> **Your task**: From the records below, state how many lines include the word "else", giving only that number.
[Opening Record extracts section]
**src/rtl/sprite_pkg.sv**
```systemverilog
// Shared sprite-memory geometry and loader state type.
// Used by the sprite loader (write side) and the draw logic (read side) so that
// both agree on the address layout: sprite*SPRITE_PIXELS + row*SPRITE_W + col.
package sprite_pkg;

  localparam int unsigned SPRITE_W         = 20;
  localparam int unsigned SPRITE_H         = 20;
  localparam int unsigned SPRITE_PIXELS    = SPRITE_W * SPRITE_H;
  localparam int unsigned NUM_SPRITES      = 38;
  localparam int unsigned BG_SPRITE        = 37;
  // Two 4-bit pixels per byte; SPRITE_W is even so a byte never straddles a row.
  localparam int unsigned BYTES_PER_SPRITE = SPRITE_PIXELS / 2;

  typedef enum logic [1:0] {IDLE, ACCEPT, WR_LO, WR_HI} loader_state_t;

  // One past the last slot a command touches; 7 bits so 63 + 63 cannot wrap.
  function automatic logic [6:0] slot_end(input logic [5:0] first, input logic [5:0] count);
    return {1'b0, first} + {1'b0, count};
  endfunction

endpackage

```
**src/rtl/sprite_loader_if.sv**
```systemverilog
// Command, byte-stream and memory-write bundle of the sprite loader.
//   start, start_sprite, n_sprites : load command (host -> loader)
//   data_in, data_valid, data_ready: packed-pixel byte stream with handshake
//   write_address, write_data, we  : sprite memory write port (loader -> RAM)
//   busy, done, error              : command status
// master = host/boot stream side, slave = loader.
interface sprite_loader_if #(
  parameter int unsigned ADDR_W = 16
) ();

  logic              start;
  logic [5:0]        start_sprite;
  logic [5:0]        n_sprites;
  logic [7:0]        data_in;
  logic              data_valid;
  logic              data_ready;
  logic [ADDR_W-1:0] write_address;
  logic [3:0]        write_data;
  logic              we;
  logic              busy;
  logic              done;
  logic              error;

  modport master (
    output start, start_sprite, n_sprites, data_in, data_valid,
    input  data_ready, write_address, write_data, we, busy, done, error
  );

  modport slave (
    input  start, start_sprite, n_sprites, data_in, data_valid,
    output data_ready, write_address, write_data, we, busy, done, error
  );

endinterface

```
**src/rtl/sprite_loader.sv**
```systemverilog
// Sprite loader: unpacks a byte stream of 4-bit colour pairs into sprite memory.
// One command loads n_sprites consecutive 20x20 slots starting at start_sprite.
// Ports:
//   Clk   : system clock
//   Reset : synchronous, active-high reset
//   bus   : sprite_loader_if.slave (command, byte handshake, write port, status)
// Every output is a register; the next-state logic computes the value each
// output must have while the FSM sits in its next state.
module sprite_loader
  import sprite_pkg::*;
#(
  parameter int unsigned ADDR_W = 16
) (
  input  logic           Clk,
  input  logic           Reset,
  sprite_loader_if.slave bus
);

  loader_state_t     state_q, state_d;
  logic [ADDR_W-1:0] base_q, base_d;
  logic [ADDR_W-1:0] total_q, total_d;
  logic [ADDR_W-1:0] pix_q, pix_d;
  logic [7:0]        byte_q, byte_d;

  logic              data_ready_q, data_ready_d;
  logic              we_q, we_d;
  logic [ADDR_W-1:0] addr_q, addr_d;
  logic [3:0]        wdata_q, wdata_d;
  logic              busy_q, busy_d;
  logic              done_q, done_d;
  logic              error_q, error_d;

  always_comb begin
    state_d      = state_q;
    base_d       = base_q;
    total_d      = total_q;
    pix_d        = pix_q;
    byte_d       = byte_q;
    data_ready_d = 1'b0;
    we_d         = 1'b0;
    addr_d       = addr_q;
    wdata_d      = wdata_q;
    busy_d       = busy_q;
    done_d       = 1'b0;
    error_d      = 1'b0;

    unique case (state_q)
      IDLE: begin
        if (bus.start) begin
          if (slot_end(bus.start_sprite, bus.n_sprites) > 7'(NUM_SPRITES)) begin
            error_d = 1'b1;
          end else if (bus.n_sprites == 6'd0) begin
            done_d = 1'b1;
          end else begin
            // Only multiplies in the design; per-pixel addressing is base + counter.
            base_d       = ADDR_W'(bus.start_sprite) * ADDR_W'(SPRITE_PIXELS);
            total_d      = ADDR_W'(bus.n_sprites) * ADDR_W'(SPRITE_PIXELS);
            pix_d        = '0;
            busy_d       = 1'b1;
            data_ready_d = 1'b1;
            state_d      = ACCEPT;
          end
        end
      end

      ACCEPT: begin
        data_ready_d = 1'b1;
        if (bus.data_valid && data_ready_q) begin
          // Set up the low-nibble write that is visible while in WR_LO.
          byte_d       = bus.data_in;
          we_d         = 1'b1;
          wdata_d      = bus.data_in[3:0];
          addr_d       = base_q + pix_q;
          pix_d        = pix_q + ADDR_W'(1);
          data_ready_d = 1'b0;
          state_d      = WR_LO;
        end
      end

      WR_LO: begin
        // Set up the high-nibble write that is visible while in WR_HI.
        we_d    = 1'b1;
        wdata_d = byte_q[7:4];
        addr_d  = base_q + pix_q;
        pix_d   = pix_q + ADDR_W'(1);
        state_d = WR_HI;
      end

      WR_HI: begin
        // pix_q already counts the high-nibble write currently on the port.
        if (pix_q == total_q) begin
          done_d  = 1'b1;
          busy_d  = 1'b0;
          state_d = IDLE;
        end else begin
          data_ready_d = 1'b1;
          state_d      = ACCEPT;
        end
      end

      default: begin
        busy_d  = 1'b0;
        state_d = IDLE;
      end
    endcase
  end

  always_ff @(posedge Clk) begin
    if (Reset) begin
      state_q      <= IDLE;
      base_q       <= '0;
      total_q      <= '0;
      pix_q        <= '0;
      byte_q       <= '0;
      data_ready_q <= 1'b0;
      we_q         <= 1'b0;
      addr_q       <= '0;
      wdata_q      <= '0;
      busy_q       <= 1'b0;
      done_q       <= 1'b0;
      error_q      <= 1'b0;
    end else begin
      state_q      <= state_d;
      base_q       <= base_d;
      total_q      <= total_d;
      pix_q        <= pix_d;
      byte_q       <= byte_d;
      data_ready_q <= data_ready_d;
      we_q         <= we_d;
      addr_q       <= addr_d;
      wdata_q      <= wdata_d;
      busy_q       <= busy_d;
      done_q       <= done_d;
      error_q      <= error_d;
    end
  end

  assign bus.data_ready    = data_ready_q;
  assign bus.we            = we_q;
  assign bus.write_address = addr_q;
  assign bus.write_data    = wdata_q;
  assign bus.busy          = busy_q;
  assign bus.done          = done_q;
  assign bus.error         = error_q;

endmodule

```
**src/flat_wrapper.sv**
```systemverilog
// flat-port wrapper written by rule: the top's interface ports become plain ports
module sprite_loader_flat import sprite_pkg::*;
#(
  parameter int unsigned ADDR_W = 16
)
  (Clk, Reset, bus_start, bus_start_sprite, bus_n_sprites, bus_data_in, bus_data_valid, bus_data_ready, bus_write_address, bus_write_data, bus_we, bus_busy, bus_done, bus_error);
  sprite_loader_if #(.ADDR_W(ADDR_W)) bus_i ();
  input  logic Clk;
  input  logic Reset;
  input wire logic [$bits(bus_i.start)-1:0] bus_start;
  input wire logic [$bits(bus_i.start_sprite)-1:0] bus_start_sprite;
  input wire logic [$bits(bus_i.n_sprites)-1:0] bus_n_sprites;
  input wire logic [$bits(bus_i.data_in)-1:0] bus_data_in;
  input wire logic [$bits(bus_i.data_valid)-1:0] bus_data_valid;
  output wire logic [$bits(bus_i.data_ready)-1:0] bus_data_ready;
  output wire logic [$bits(bus_i.write_address)-1:0] bus_write_address;
  output wire logic [$bits(bus_i.write_data)-1:0] bus_write_data;
  output wire logic [$bits(bus_i.we)-1:0] bus_we;
  output wire logic [$bits(bus_i.busy)-1:0] bus_busy;
  output wire logic [$bits(bus_i.done)-1:0] bus_done;
  output wire logic [$bits(bus_i.error)-1:0] bus_error;
  assign bus_i.start = bus_start;
  assign bus_i.start_sprite = bus_start_sprite;
  assign bus_i.n_sprites = bus_n_sprites;
  assign bus_i.data_in = bus_data_in;
  assign bus_i.data_valid = bus_data_valid;
  assign bus_data_ready = bus_i.data_ready;
  assign bus_write_address = bus_i.write_address;
  assign bus_write_data = bus_i.write_data;
  assign bus_we = bus_i.we;
  assign bus_busy = bus_i.busy;
  assign bus_done = bus_i.done;
  assign bus_error = bus_i.error;
  sprite_loader #(.ADDR_W(ADDR_W)) u_core (.Clk(Clk), .Reset(Reset), .bus(bus_i));
endmodule
```
**config.mk**
```make
export PLATFORM = sky130hd
export DESIGN_NAME = sprite_loader_flat
export DESIGN_NICKNAME = d
export VERILOG_FILES = /design/src/rtl/sprite_pkg.sv /design/src/rtl/sprite_loader_if.sv /design/src/rtl/sprite_loader.sv /design/src/flat_wrapper.sv
export SDC_FILE = /design/constraint.sdc
export NUM_CORES = 1
export LEC_CHECK = 0
export ABC_AREA = 0
export ABC_CLOCK_PERIOD_IN_PS = 4930
export BUFFER_PORTS_ARGS = -buffer_cell sky130_fd_sc_hd__buf_4
export CAP_MARGIN = 20
export CORE_ASPECT_RATIO = 0.7
export CORE_MARGIN = 3
export CORE_UTILIZATION = 55
export CTS_CLUSTER_DIAMETER = 100
export DETAILED_ROUTE_END_ITERATION = 6
export GPL_TIMING_DRIVEN = 0
export PLACE_DENSITY = 0.72
export SLEW_MARGIN = 15
export SYNTH_ARGS = -nofsm -noshare
export SYNTH_HDL_FRONTEND = slang
export SYNTH_SLANG_ARGS = --single-unit
```
**constraint.sdc**
```tcl
create_clock -name Clk -period 4.93 [get_ports Clk]
set_input_delay 0 -clock Clk [delete_from_list [all_inputs] [get_ports Clk]]
set_output_delay 0 -clock Clk [all_outputs]
set_load 0.01 [all_outputs]
```
==> impl_metrics.csv <==
group,metric,value,unit
placed_design,port-buffer-count,48,
setup_path,worstReg2RegEnd,"u_core.pix_q[4]",
clock_tree,cts_max_level,3,
synthesis,ys_types,62,
timing,hold_ws,0.0212,ns
synthesis,synth_common_cells,"ha_1 (73), dfxtp_1 (69), a21oi_1 (50)",
setup_path,path_class,"in2reg",
drt,wire_per_inst,18.6,µm
setup_path,crit_start,"bus_n_sprites[0]",
cells_and_area,num-nets-final,753,
cells_and_area,fillerInstances,741,
cells_and_area,multiInputGateArea,3370,µm²
synthesis,avgSynthCellArea,8.61,µm²
power,p_leak,0.00257,µW
clock_tree,cts_sinks,69,
synthesis,yosysSeqAreaShare,27.6,%
global_route,overflow,0,
floorplanning,initial_utilization,57.9,%
timing,min_period,3.09,ns
clock_tree,post-cts-setup-buffers,0,
power,p_per_area,410,nW/µm²
setup_path,critical_path_required,5.19,ns
cells_and_area,area_growth,18.7,%
drt,drt-initial-drc-count,461,
timing,finalCritPeriodShare,62.6,%
global_route,grt_use_total,28.9,%
outcome,outcome,"finished, final reports clean",
timing,slew_viol_final,0,
power,finalPower,2440,µW
setup_path,rr_worst_depth,9,
min_path,hp-class,"in2reg",
timing,skew,0.00611,ns
flow_run,maxCapViolations,0,
synthesis,synthCells,582,
timing,finalSetupTns,0,ns
clock_tree,cts_buffers,9,
synthesis,synth_seq_cells,69,
drt,drt_wl_total,14400,µm
synthesis,yosysTopAreaCellShare,27.6,%
setup_path,crit_fanout,10,
global_route,grt_pass1_vias,4689,
synthesis,yosysWarnings,0,
floorplanning,coreArea,8650,µm²
timing,tightestPinTransition,0.723,ns
power,ir_drop,0.000303,V
placed_design,place_area,5520,µm²
cells_and_area,seqCellArea,1380,µm²
setup_path,end_kind,"register",
setup_path,start_kind,"input port",
setup_path,worstReg2RegStart,"u_core.state_q[1]",
clock_tree,root_buffer,"clkbuf_16",
drt,drc,0,
cells_and_area,n_antenna_cell,0,
timing,hold_violations,0,
synthesis,synth_area,5010,µm²
synthesis,synthTopCellsByArea,"dfxtp_1 (28%), ha_1 (18%), a21oi_1 (5.0%)",
cells_and_area,final_cell_area,5950,µm²
setup_path,ff2ff_setup_slack,2.30,ns
placed_design,hpwl,10900,µm
clock_tree,clk_latency,0.34,ns
floorplanning,die-area,10300,µm²
clock_tree,ctsLongestPathBuffers,2,
floorplanning,ios,49,
floorplanning,die_w,120,µm
synthesis,syn_nets,683,
drt,vias_per_cell,6.23,
floorplanning,die_h,85.9,µm
setup_path,critPathArrivalTime,3.34,ns
drt,dr.pass1.iters,7,
global_route,antenna_found_initial,0,
clock_tree,cts_tree,"yes",
timing,clock.fmax,324,MHz
synthesis,async_flop_share,0,%
drt,final_antenna_net_count,0,
setup_path,crit_end,"u_core.base_q[13]",
global_route,grt_max_degree,12,
floorplanning,row_count,28,
cells_and_area,drive_gt1_share,13.3,%
synthesis,synth_flop_cell,"dfxtp_1",
synthesis,yosysTopAreaCell,"dfxtp_1",
drt,vias,4835,
placed_design,gp_congestion,0.929,
timing,setup_viol,0,
global_route,grt_pass1_wl,23500,µm
clock_tree,cts.repair.resized,0,
synthesis,yosysMostFrequentCell,"ha_1",
clock_tree,path_clk_slew,0.05,ns
timing,rsz0062_at_grt,"no",
synthesis,synth_edf_count,0,
cells_and_area,fin_util,68.7,%
timing,slew_headroom,51.8,%
[how the worst min path moves through the flow]
stage | slack (ns) | to | depth (start not counted) | start
after floorplan | 0.14 | u_core.byte_q[4] | 2 | bus_data_in[4]
after global placement | 0.23 | u_core.byte_q[4] | 3 | bus_data_in[4]
after detailed placement | 0.24 | u_core.byte_q[5] | 3 | bus_data_in[5]
after CTS | 0.02 | u_core.bus.write_data[3] | 3 | bus_data_in[3]
after global routing | 0.05 | u_core.bus.write_data[2] | 3 | bus_data_in[2]
final | 0.02 | u_core.bus.write_data[3] | 3 | bus_data_in[3]
[metrics by stage]
step | cells | setup WS, ns
after floorplan | 582 | 2.63
final | 776 | 1.84
after global routing | 776 | 1.65
after detailed placement | 750 | 2.18
after CTS | 776 | 1.96
after global placement | 750 | 2.24
[cell usage in the layout (no fill, tap or decap), drive strengths merged, types with 3 or more instances in the layout]
cell         count
buf             57
o22ai            3
inv             31
dlygate4sd3     11
nor3b            7
nor4             6
nand2b           4
o21bai           4
nor2b            5
a32o             7
o311ai          11
or2              3
o211ai           7
dfxtp           69
and3             5
o21a            12
nor4b            6
mux2i            9
o21ai           28
ha              73
a21o             7
clkbuf          35
a211oi          11
nor3            20
fa               4
nor2            21
o31ai           13
nand3           37
a31oi            8
clkinv           3
xor2            19
xnor2           10
a21oi           50
nand2           35
[flip-flops by register name (all words and copies together) (netlist names)]
register	flops
u_core.pix_q	16
u_core.bus.we	1
u_core.state_q	2
u_core.bus.write_data	4
u_core.bus.busy	1
u_core.bus.write_address	16
u_core.bus.done	1
u_core.total_q	11
u_core.bus.error	1
u_core.bus.data_ready	1
u_core.byte_q	4
u_core.base_q	11
[layout make-up]
class	count	share of cell area, %
buffer	34	2.48
timing repair buffer	59	7.91
clock inverter	5	1.26
inverter	31	1.96
multi-input combinational	448	56.6
sequential	69	23.2
tap	120	2.53
clock buffer	10	4.02
[worst max-delay path, stage by stage]
cell and delay (ns):
dlygate4sd3_1 0.54, buf_4 0.16, ha_1 0.22, fa_1 0.44, a21oi_1 0.24, o221ai_2 0.22, nor3b_1 0.55, clkbuf_1 0.47
nand3_1 0.25, o22ai_1 0.26
[logic make-up after synthesis]
logic type / after synthesis / synth area share (%)
AOI/OAI and AO/OA: 175 / 23.7
and+or+nand+nor: 158 / 16.7
adders and majority gates: 77 / 19.8
DFF: 69 / 27.6
buffers and inverters: 65 / 5.27
xor gates and xnor gates: 29 / 5.07
muxes: 9 / 1.80
[layer usage]
metal | vias to the layer above | track usage, % | part of all wire [%]
li1 | 2290 | - | -
met1 | 2305 | 42.2 | 47
met2 | 222 | 42.5 | 43
met3 | 18 | 7.65 | 9.4
met4 | 0 | 6.86 | 0.90
met5 | - | 0 | 0
[power breakdown]
part	internal (µW)	switching [µW]
sequential	630	56.1
clock	451	242
combinational	399	659
total	1480	957
[repair_timing]
item	CTS	global route
hold buffers	11	0
endpoints found under the setup margin	0	0
hold endpoints to repair	11	0
Power figures use the tool's default switching activity.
[Closing Record extracts section]
> **Reply to the exercise**: 4